The decomposed body of a man was found wedged in a crevice off the cliffs at l-Aħrax in Mellieħa, the police suspecting he might be the person who went missing nine days ago.
Investigators found the body after a passer-by spotted a silver Isuzu Gemini, believed to belong to 47-year-old Paul Grech who was reported missing on Wednesday, and called the authorities. The car was parked off the main road leading to the chapel at l-Aħrax.
Officers went on site at about 10am and found the empty car close to the cliffs. Nearby, close the cliff edge, was a pool of blood.
Investigators and Civil Protection Department personnel searched the area and at about 2.30pm came across a pile of plastic bags filled with pieces of polystyrene. When these were removed, they spotted the body of a man lying on his left side, curled almost into a foetal position, beneath a pile of stones.
He was wearing a top and a pair of shorts.
It took three hours for forensic experts to remove the body from the tight gap.

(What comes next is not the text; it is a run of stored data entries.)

===== config.mk =====
export PLATFORM = sky130hd
export DESIGN_NAME = cp0_unit_flat
export DESIGN_NICKNAME = d
export VERILOG_FILES = /design/src/rtl/cp0_unit_if.sv /design/src/rtl/cp0_unit.sv /design/src/flat_wrapper.sv
export SDC_FILE = /design/constraint.sdc
export NUM_CORES = 1
export LEC_CHECK = 0
export ABC_AREA = 0
export CAP_MARGIN = 20
export CORE_MARGIN = 2
export CORE_UTILIZATION = 45
export DETAILED_ROUTE_END_ITERATION = 10
export GPL_ROUTABILITY_DRIVEN = 0
export PLACE_DENSITY = 0.87
export SLEW_MARGIN = 20
export SYNTH_ARGS = -nofsm -noshare
export SYNTH_HDL_FRONTEND = slang
export SYNTH_SLANG_ARGS = --single-unit

===== constraint.sdc =====
create_clock -name clk -period 4.9 [get_ports clk]
set_input_delay 0.98 -clock clk [delete_from_list [all_inputs] [get_ports clk]]
set_output_delay 0.98 -clock clk [all_outputs]
set_load 0.01 [all_outputs]

===== src/rtl/cp0_unit_if.sv =====
// Pipeline-to-CP0 bus: M-stage exception/mtc0/eret inputs and the trap/read results.
interface cp0_unit_if;
    logic        exc_get;
    logic [4:0]  exc_code;
    logic [31:0] pc_m;
    logic        bd_m;
    logic [5:0]  hw_int;
    logic        we;
    logic [4:0]  addr;
    logic [31:0] wdata;
    logic        eret;
    logic [31:0] rdata;
    logic [31:0] epc;
    logic        req;

    modport master (
        output exc_get, exc_code, pc_m, bd_m, hw_int, we, addr, wdata, eret,
        input  rdata, epc, req
    );

    modport slave (
        input  exc_get, exc_code, pc_m, bd_m, hw_int, we, addr, wdata, eret,
        output rdata, epc, req
    );
endinterface


===== src/rtl/cp0_unit.sv =====
// Coprocessor 0: trap decision for M-stage exceptions and interrupts,
// Status/Cause/EPC state, mfc0/mtc0 access and eret handling.
module cp0_unit #(
    parameter logic [31:0] PRID = 32'h0000_7000
) (
    input logic        clk,
    input logic        reset,
    cp0_unit_if.slave  bus
);
    localparam logic [4:0] ADDR_SR    = 5'd12;
    localparam logic [4:0] ADDR_CAUSE = 5'd13;
    localparam logic [4:0] ADDR_EPC   = 5'd14;
    localparam logic [4:0] ADDR_PRID  = 5'd15;

    logic [5:0]  srIm,      srImNext;
    logic        srExl,     srExlNext;
    logic        srIe,      srIeNext;
    logic        causeBd,   causeBdNext;
    logic [5:0]  causeIp;
    logic [4:0]  causeExc,  causeExcNext;
    logic [31:0] epcReg,    epcRegNext;

    logic        intReq;
    logic        excReq;
    logic [31:0] trapPc;

    // Trap decision; interrupts take priority over a carried exception.
    always_comb begin
        intReq  = (|(bus.hw_int & srIm)) & srIe & ~srExl;
        excReq  = bus.exc_get & ~srExl;
        bus.req = intReq | excReq;
        trapPc  = bus.bd_m ? (bus.pc_m - 32'd4) : bus.pc_m;
    end

    // Next-state: a trap squashes any mtc0/eret in the same cycle.
    always_comb begin
        srImNext     = srIm;
        srExlNext    = srExl;
        srIeNext     = srIe;
        causeBdNext  = causeBd;
        causeExcNext = causeExc;
        epcRegNext   = epcReg;
        if (bus.req) begin
            srExlNext    = 1'b1;
            causeExcNext = intReq ? 5'd0 : bus.exc_code;
            causeBdNext  = bus.bd_m;
            epcRegNext   = {trapPc[31:2], 2'b00};
        end else begin
            if (bus.we) begin
                case (bus.addr)
                    ADDR_SR: begin
                        srImNext  = bus.wdata[15:10];
                        srExlNext = bus.wdata[1];
                        srIeNext  = bus.wdata[0];
                    end
                    ADDR_EPC: epcRegNext = {bus.wdata[31:2], 2'b00};
                    default: ;
                endcase
            end
            // Applied after the write so a stray we+eret still leaves EXL clear.
            if (bus.eret) srExlNext = 1'b0;
        end
    end

    always_ff @(posedge clk or posedge reset) begin
        if (reset) begin
            srIm     <= 6'd0;
            srExl    <= 1'b0;
            srIe     <= 1'b0;
            causeBd  <= 1'b0;
            causeIp  <= 6'd0;
            causeExc <= 5'd0;
            epcReg   <= 32'd0;
        end else begin
            srIm     <= srImNext;
            srExl    <= srExlNext;
            srIe     <= srIeNext;
            causeBd  <= causeBdNext;
            causeIp  <= bus.hw_int;
            causeExc <= causeExcNext;
            epcReg   <= epcRegNext;
        end
    end

    // Read port shows pre-edge contents; no bypass from a same-cycle mtc0.
    always_comb begin
        bus.rdata = 32'd0;
        case (bus.addr)
            ADDR_SR:    bus.rdata = {16'd0, srIm, 8'd0, srExl, srIe};
            ADDR_CAUSE: bus.rdata = {causeBd, 15'd0, causeIp, 3'd0, causeExc, 2'b00};
            ADDR_EPC:   bus.rdata = epcReg;
            ADDR_PRID:  bus.rdata = PRID;
            default:    bus.rdata = 32'd0;
        endcase
        bus.epc = epcReg;
    end
endmodule


===== src/flat_wrapper.sv =====
// flat-port wrapper written by rule: the top's interface ports become plain ports
module cp0_unit_flat 
#(
    parameter logic [31:0] PRID = 32'h0000_7000
)
  (clk, reset, bus_exc_get, bus_exc_code, bus_pc_m, bus_bd_m, bus_hw_int, bus_we, bus_addr, bus_wdata, bus_eret, bus_rdata, bus_epc, bus_req);
  cp0_unit_if bus_i ();
  input logic clk;
  input logic reset;
  input wire logic [$bits(bus_i.exc_get)-1:0] bus_exc_get;
  input wire logic [$bits(bus_i.exc_code)-1:0] bus_exc_code;
  input wire logic [$bits(bus_i.pc_m)-1:0] bus_pc_m;
  input wire logic [$bits(bus_i.bd_m)-1:0] bus_bd_m;
  input wire logic [$bits(bus_i.hw_int)-1:0] bus_hw_int;
  input wire logic [$bits(bus_i.we)-1:0] bus_we;
  input wire logic [$bits(bus_i.addr)-1:0] bus_addr;
  input wire logic [$bits(bus_i.wdata)-1:0] bus_wdata;
  input wire logic [$bits(bus_i.eret)-1:0] bus_eret;
  output wire logic [$bits(bus_i.rdata)-1:0] bus_rdata;
  output wire logic [$bits(bus_i.epc)-1:0] bus_epc;
  output wire logic [$bits(bus_i.req)-1:0] bus_req;
  assign bus_i.exc_get = bus_exc_get;
  assign bus_i.exc_code = bus_exc_code;
  assign bus_i.pc_m = bus_pc_m;
  assign bus_i.bd_m = bus_bd_m;
  assign bus_i.hw_int = bus_hw_int;
  assign bus_i.we = bus_we;
  assign bus_i.addr = bus_addr;
  assign bus_i.wdata = bus_wdata;
  assign bus_i.eret = bus_eret;
  assign bus_rdata = bus_i.rdata;
  assign bus_epc = bus_i.epc;
  assign bus_req = bus_i.req;
  cp0_unit #(.PRID(PRID)) u_core (.clk(clk), .reset(reset), .bus(bus_i));
endmodule

==> flow_summary.ini, run 1 <==
[die]
rows = 30
core_area_sq_um = 6830
dieHeight_um = 88.3
floorplan.initialDensity = 0.468
die_area_sq_um = 7790
die-width_um = 88.3
io_pins = 151

[placement]
place_worst_setup_slack_ns = 0.744
buffer_ports.inserted = 146
dp_hpwl_mm = 7.35
post-place-cells = 558
standard_cell_area_after_detailed_placement_sq_um = 4700

[clock_network]
cts-root-to-sink-buffers = 2
cts_tree = yes
cts-htree-levels = 2
clock_transition_at_the_registers_of_the_reported_paths_ns = 0.10
cts_hold_buf = 0
cts_made_buffers = 5
clock_sink_count = 50
cts_resized = 0
postCtsSetupBuffers = 0
worst_skew_pair.late_latency_ns = 0.31
clock_root_cell = sky130_fd_sc_hd__clkbuf_8

[timing]
report.final.slew_viol_count = 0
report.final.hold_viol_count = 0
report.final.setup_viol = 0
timing.final.crit_share = 0.854
rsz_0062_raised_after_global_routing = false
finalHoldWorstSlack_ns = 0.519
min_period_ns = 4.19
fmax_ghz = 0.239
timing_worst_slew_pin_value_ns = 1.04
tns_ns = 0
timing.slew.headroom = 0.307
fin_worst_skew_ns = 0.0122
post-route-worst-setup-slack_ns = 0.714

[routing]
firstDrtPassIters = 4
routedWlPerCell_um = 17.6
vias_per_cell = 5.56
route.antenna.remaining_nets = 0
post-route-drc-count = 0
dr_total_vias = 3148
dr.first_iter.drc_count = 128
totalWireLength_mm = 9.99

[final_layout]
area_growth_syn_to_layout_pct = 50.3
final_layout_size_suffix_gt1_frac = 0.0872
num_antenna_cells = 0
area_used_by_sequential_logic_in_the_layout_sq_um = 1250
fillerInstances = 581
multiInputGateArea_sq_um = 1820
layout.core_utilization = 0.703
final_cell_count_no_fill = 566
fin_nets = 556
design_area_sq_um = 4800

[critical_path]
timing.critical_path.cells = clkdlybuf4s50_1 -> a22o_1 -> o31ai_1 -> a21o_1 -> clkinv_1 -> clkdlybuf4s50_1
worst-path-max-fanout = 12
critical_path.reg2reg.startpoint = u_core.srIm[0]
endpoint_class_of_the_critical_path = output pin
timing.critical_path.required_ns = 3.92
arrival_ns = 3.21
criticalPathCategory = input pin to output pin
r2r_slack_ns = 2.12
cp-startpoint = bus_hw_int[0]
cpMostUsedCell = sky130_fd_sc_hd__clkdlybuf4s50_1
r2r_cells = 7
crit_path_top_delay_cell = sky130_fd_sc_hd__clkdlybuf4s50_1
timing.critical_path.from_type = input pin
critical_path_sink = bus_req
r2r_end = u_core.srIm[2]
worst_path_largest_cell_delay_ns = 0.52

[power_and_ir_drop]
p_switching_mw = 0.544
power_mw = 1.58
seq_power_share = 0.413
combinationalPowerShare = 0.421
ratio_of_total_power_to_cell_area_nw_per_um2 = 330
peakVddDrop_v = 0.000196
share_clk_of_total_power = 0.165
power.static_leakage_nw = 1.84
internal-power_mw = 1.04
power_switching_share = 0.344

[logic_synthesis]
ys.warnings.count = 0
ys_top_cells_by_count = 50 x sky130_fd_sc_hd__dfrtp_1, 25 x sky130_fd_sc_hd__nand2_1, 22 x sky130_fd_sc_hd__xnor2_1, 21 x sky130_fd_sc_hd__a21oi_1, 20 x sky130_fd_sc_hd__nor2b_1
post_synth_main_area_contributors = sky130_fd_sc_hd__dfrtp_1 39%, sky130_fd_sc_hd__xnor2_1 6.0%, sky130_fd_sc_hd__a211oi_1 4.2%
post-synth-top-area-fraction = 0.392
async_reset_ff_frac = 1.00
synth_instances = 333
count_of_flip_flops_with_a_built_in_enable_after_synthesis = 0
seq_area_frac_synth = 0.392
yosys.cell_count.top_type = sky130_fd_sc_hd__dfrtp_1
cell_variety_after_synth = 49
synth_seq_cells = 50
postSynthAreaPerCell_sq_um = 9.60
synthesis.area_sq_um = 3200
ys.flop_type = sky130_fd_sc_hd__dfrtp_1
synth_top_area_cell = sky130_fd_sc_hd__dfrtp_1

[global_routing]
grt_pass1_vias = 3231
grt_overflow = 0
pin_count_of_the_biggest_net_entering_global_routing = 59
total_global_route_track_usage = 0.258
antenna_found_initial = 0
grt_pass1_wl_mm = 15.6

[run]
max-cap-violations = 0

[outcome]
run_status = finished clean

[hold_path]
hp-class = flip-flop to flip-flop
layout by cell type (no fill, tap or decap), types with 3 or more instances in the layout:
cell	instances
sky130_fd_sc_hd__clkdlybuf4s50_1	146
sky130_fd_sc_hd__dfrtp_1	50
sky130_fd_sc_hd__nand2_1	25
sky130_fd_sc_hd__xnor2_1	22
sky130_fd_sc_hd__a21oi_1	21
sky130_fd_sc_hd__nor2b_1	20
sky130_fd_sc_hd__a211oi_1	18
sky130_fd_sc_hd__and3_1	18
sky130_fd_sc_hd__a22o_1	14
sky130_fd_sc_hd__mux2i_1	13
sky130_fd_sc_hd__o21ai_0	13
sky130_fd_sc_hd__nor2_1	13
sky130_fd_sc_hd__nor3_1	10
sky130_fd_sc_hd__nor4_2	9
sky130_fd_sc_hd__mux2_2	7
sky130_fd_sc_hd__a22oi_1	7
sky130_fd_sc_hd__xor2_1	6
sky130_fd_sc_hd__and2_1	5
sky130_fd_sc_hd__clkbuf_8	5
sky130_fd_sc_hd__inv_1	4
sky130_fd_sc_hd__buf_4	4
sky130_fd_sc_hd__o211ai_1	3
critical path, delay by kind of cell:
family	cells	cell delay (ns)
buf+inv	3	1.13
compound gates	3	1.09
kinds of logic after synthesis:
family / after synthesis / share of synthesized area
compound gates: 80 / 0.167
xor+xnor: 28 / 0.0767
fa+ha+maj: 1 / 0.00391
buf+inv: 28 / 0.0411
flops: 50 / 0.392
mux: 20 / 0.0654
other cells: 1 / 0.00117
simple gates: 125 / 0.253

After carefully slipping a plank of wood under the corpse, they tied a rope around it and slowly pulled it out of the crevice using a police Land Rover.
Mr Grech, of Naxxar, was last seen in Buġibba at about 6.30pm on October 10, wearing dark blue jeans and a shirt.
A police spokesman would only say nothing was being excluded but sources said it was being treated as a murder investigation.
Earlier in the day, the army recovered a heavily decomposed body at sea in the area known as Hurd’s Bank, about 22 miles off the Maltese coast. No other details were immediately available.